◆ What this task involves: Find the string "inverters" in the records. Copy each line that has it.

Saved data entries:
..............................
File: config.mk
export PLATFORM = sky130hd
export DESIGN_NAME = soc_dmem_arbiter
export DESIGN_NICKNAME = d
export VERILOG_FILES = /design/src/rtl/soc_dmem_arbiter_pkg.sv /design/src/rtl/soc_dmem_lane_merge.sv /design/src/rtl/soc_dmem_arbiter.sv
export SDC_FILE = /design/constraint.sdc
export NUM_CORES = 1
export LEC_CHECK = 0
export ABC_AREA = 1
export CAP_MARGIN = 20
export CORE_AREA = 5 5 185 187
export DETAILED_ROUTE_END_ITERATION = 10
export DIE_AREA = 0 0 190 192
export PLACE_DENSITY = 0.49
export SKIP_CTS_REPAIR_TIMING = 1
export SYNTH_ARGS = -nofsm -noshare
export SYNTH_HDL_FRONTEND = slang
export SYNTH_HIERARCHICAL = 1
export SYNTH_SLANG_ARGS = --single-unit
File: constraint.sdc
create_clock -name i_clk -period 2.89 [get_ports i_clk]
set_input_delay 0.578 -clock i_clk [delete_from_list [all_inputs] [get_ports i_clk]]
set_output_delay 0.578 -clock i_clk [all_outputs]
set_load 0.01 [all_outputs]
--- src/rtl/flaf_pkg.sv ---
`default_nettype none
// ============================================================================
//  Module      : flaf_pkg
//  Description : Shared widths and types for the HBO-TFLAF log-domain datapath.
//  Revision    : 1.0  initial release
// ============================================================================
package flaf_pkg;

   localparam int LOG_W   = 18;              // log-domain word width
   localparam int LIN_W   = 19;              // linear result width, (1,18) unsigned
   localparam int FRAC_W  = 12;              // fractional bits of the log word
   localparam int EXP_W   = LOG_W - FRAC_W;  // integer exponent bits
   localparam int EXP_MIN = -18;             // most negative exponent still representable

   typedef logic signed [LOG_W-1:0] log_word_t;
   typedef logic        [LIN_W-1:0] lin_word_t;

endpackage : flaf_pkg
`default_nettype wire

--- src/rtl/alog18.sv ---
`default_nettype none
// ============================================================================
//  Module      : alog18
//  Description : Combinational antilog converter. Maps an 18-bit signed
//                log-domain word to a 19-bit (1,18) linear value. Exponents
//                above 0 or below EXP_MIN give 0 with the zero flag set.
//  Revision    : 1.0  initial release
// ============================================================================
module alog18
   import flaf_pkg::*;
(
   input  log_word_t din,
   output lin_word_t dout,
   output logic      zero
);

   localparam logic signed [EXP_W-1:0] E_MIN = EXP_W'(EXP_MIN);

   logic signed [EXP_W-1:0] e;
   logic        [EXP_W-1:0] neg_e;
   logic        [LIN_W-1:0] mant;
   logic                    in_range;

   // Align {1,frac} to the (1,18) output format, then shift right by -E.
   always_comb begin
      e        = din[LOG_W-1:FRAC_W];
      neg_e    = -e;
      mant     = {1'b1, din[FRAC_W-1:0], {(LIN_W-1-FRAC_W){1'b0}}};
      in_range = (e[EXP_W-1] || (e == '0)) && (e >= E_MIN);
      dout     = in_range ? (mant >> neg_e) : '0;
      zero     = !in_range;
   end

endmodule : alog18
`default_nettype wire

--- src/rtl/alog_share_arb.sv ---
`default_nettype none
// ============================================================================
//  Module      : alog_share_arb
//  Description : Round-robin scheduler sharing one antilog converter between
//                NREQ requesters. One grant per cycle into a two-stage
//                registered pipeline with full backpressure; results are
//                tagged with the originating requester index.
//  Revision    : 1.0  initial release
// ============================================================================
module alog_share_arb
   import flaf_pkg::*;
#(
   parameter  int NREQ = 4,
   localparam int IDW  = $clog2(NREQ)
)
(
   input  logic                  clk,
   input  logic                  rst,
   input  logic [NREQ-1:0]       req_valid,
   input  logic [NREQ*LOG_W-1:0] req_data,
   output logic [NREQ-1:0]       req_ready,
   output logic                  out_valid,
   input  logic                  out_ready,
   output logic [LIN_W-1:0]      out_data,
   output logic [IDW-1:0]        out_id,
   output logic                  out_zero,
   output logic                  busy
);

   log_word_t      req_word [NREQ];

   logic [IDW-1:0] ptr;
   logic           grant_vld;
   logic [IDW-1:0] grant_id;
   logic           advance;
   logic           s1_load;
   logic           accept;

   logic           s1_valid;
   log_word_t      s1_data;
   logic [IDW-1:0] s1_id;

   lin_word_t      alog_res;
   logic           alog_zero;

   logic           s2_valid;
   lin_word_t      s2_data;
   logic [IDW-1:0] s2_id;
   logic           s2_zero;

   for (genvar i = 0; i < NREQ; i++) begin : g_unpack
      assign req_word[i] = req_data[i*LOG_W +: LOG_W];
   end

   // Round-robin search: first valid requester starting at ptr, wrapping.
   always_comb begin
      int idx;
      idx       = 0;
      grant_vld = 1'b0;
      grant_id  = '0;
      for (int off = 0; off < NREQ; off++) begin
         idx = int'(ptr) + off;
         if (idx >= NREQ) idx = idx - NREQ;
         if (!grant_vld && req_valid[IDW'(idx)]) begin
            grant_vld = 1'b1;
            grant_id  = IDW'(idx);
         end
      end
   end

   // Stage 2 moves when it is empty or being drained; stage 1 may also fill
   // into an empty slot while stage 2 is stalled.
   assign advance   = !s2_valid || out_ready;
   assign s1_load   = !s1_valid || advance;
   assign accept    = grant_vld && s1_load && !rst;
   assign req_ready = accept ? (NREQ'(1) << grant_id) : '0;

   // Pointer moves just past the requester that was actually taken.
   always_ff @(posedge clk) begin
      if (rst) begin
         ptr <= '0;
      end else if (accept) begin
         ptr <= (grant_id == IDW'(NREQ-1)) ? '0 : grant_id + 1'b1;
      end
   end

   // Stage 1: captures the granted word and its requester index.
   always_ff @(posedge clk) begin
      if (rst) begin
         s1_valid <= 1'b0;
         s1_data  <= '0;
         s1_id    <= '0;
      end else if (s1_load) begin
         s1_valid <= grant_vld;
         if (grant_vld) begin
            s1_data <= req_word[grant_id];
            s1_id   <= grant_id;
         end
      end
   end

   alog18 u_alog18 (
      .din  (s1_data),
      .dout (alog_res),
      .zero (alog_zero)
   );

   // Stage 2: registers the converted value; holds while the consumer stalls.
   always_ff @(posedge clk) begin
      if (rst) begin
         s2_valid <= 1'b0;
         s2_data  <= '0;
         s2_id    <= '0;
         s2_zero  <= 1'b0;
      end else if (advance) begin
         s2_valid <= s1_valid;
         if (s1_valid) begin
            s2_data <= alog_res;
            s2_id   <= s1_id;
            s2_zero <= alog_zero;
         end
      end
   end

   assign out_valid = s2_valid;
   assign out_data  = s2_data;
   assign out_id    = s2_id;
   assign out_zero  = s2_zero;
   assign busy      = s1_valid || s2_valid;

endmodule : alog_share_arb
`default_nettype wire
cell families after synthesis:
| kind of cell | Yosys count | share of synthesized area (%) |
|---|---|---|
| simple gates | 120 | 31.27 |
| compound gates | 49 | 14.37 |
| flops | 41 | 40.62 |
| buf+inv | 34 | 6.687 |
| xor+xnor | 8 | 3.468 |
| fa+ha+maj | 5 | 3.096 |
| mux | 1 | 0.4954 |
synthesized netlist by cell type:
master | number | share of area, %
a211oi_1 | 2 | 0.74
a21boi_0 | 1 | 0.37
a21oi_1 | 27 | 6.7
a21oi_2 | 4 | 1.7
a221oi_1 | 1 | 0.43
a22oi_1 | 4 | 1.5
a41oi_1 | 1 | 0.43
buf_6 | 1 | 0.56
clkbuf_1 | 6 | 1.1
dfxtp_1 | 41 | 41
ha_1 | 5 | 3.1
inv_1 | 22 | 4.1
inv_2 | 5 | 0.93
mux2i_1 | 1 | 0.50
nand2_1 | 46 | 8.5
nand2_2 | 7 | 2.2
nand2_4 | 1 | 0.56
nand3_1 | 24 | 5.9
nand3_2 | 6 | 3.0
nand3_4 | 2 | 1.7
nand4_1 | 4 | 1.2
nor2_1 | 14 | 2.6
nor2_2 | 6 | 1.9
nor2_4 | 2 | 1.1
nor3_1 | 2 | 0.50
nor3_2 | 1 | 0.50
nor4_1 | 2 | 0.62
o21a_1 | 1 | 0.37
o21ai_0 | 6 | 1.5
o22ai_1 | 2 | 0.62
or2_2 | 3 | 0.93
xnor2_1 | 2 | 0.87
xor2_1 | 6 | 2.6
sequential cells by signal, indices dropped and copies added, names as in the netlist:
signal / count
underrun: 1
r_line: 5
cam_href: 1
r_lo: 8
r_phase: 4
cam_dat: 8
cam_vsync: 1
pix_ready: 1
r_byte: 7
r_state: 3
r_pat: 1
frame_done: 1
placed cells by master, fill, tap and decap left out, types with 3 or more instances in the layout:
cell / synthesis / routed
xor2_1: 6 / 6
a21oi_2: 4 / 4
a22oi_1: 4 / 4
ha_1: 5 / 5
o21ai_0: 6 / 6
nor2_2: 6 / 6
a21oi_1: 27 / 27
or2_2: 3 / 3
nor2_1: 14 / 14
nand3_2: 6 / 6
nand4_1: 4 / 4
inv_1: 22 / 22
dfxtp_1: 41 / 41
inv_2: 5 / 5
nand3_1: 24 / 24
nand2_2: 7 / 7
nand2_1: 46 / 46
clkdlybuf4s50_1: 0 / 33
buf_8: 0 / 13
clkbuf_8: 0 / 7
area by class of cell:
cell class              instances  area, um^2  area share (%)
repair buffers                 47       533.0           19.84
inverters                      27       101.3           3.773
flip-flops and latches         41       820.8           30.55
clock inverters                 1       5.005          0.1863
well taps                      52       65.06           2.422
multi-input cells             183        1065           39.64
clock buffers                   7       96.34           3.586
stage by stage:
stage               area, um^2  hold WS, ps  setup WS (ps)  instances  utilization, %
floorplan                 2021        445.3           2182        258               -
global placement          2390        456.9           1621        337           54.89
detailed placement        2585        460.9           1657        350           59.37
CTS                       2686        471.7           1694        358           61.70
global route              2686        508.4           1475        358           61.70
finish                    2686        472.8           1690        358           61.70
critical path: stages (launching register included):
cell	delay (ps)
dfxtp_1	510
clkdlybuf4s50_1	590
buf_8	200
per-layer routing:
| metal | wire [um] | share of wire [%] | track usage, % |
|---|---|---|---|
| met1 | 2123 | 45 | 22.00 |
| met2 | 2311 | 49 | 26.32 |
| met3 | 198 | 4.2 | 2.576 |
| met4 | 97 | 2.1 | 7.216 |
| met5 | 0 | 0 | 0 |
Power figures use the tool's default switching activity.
..............................
◆ Output of the task:
inverters                      27       101.3           3.773
clock inverters                 1       5.005          0.1863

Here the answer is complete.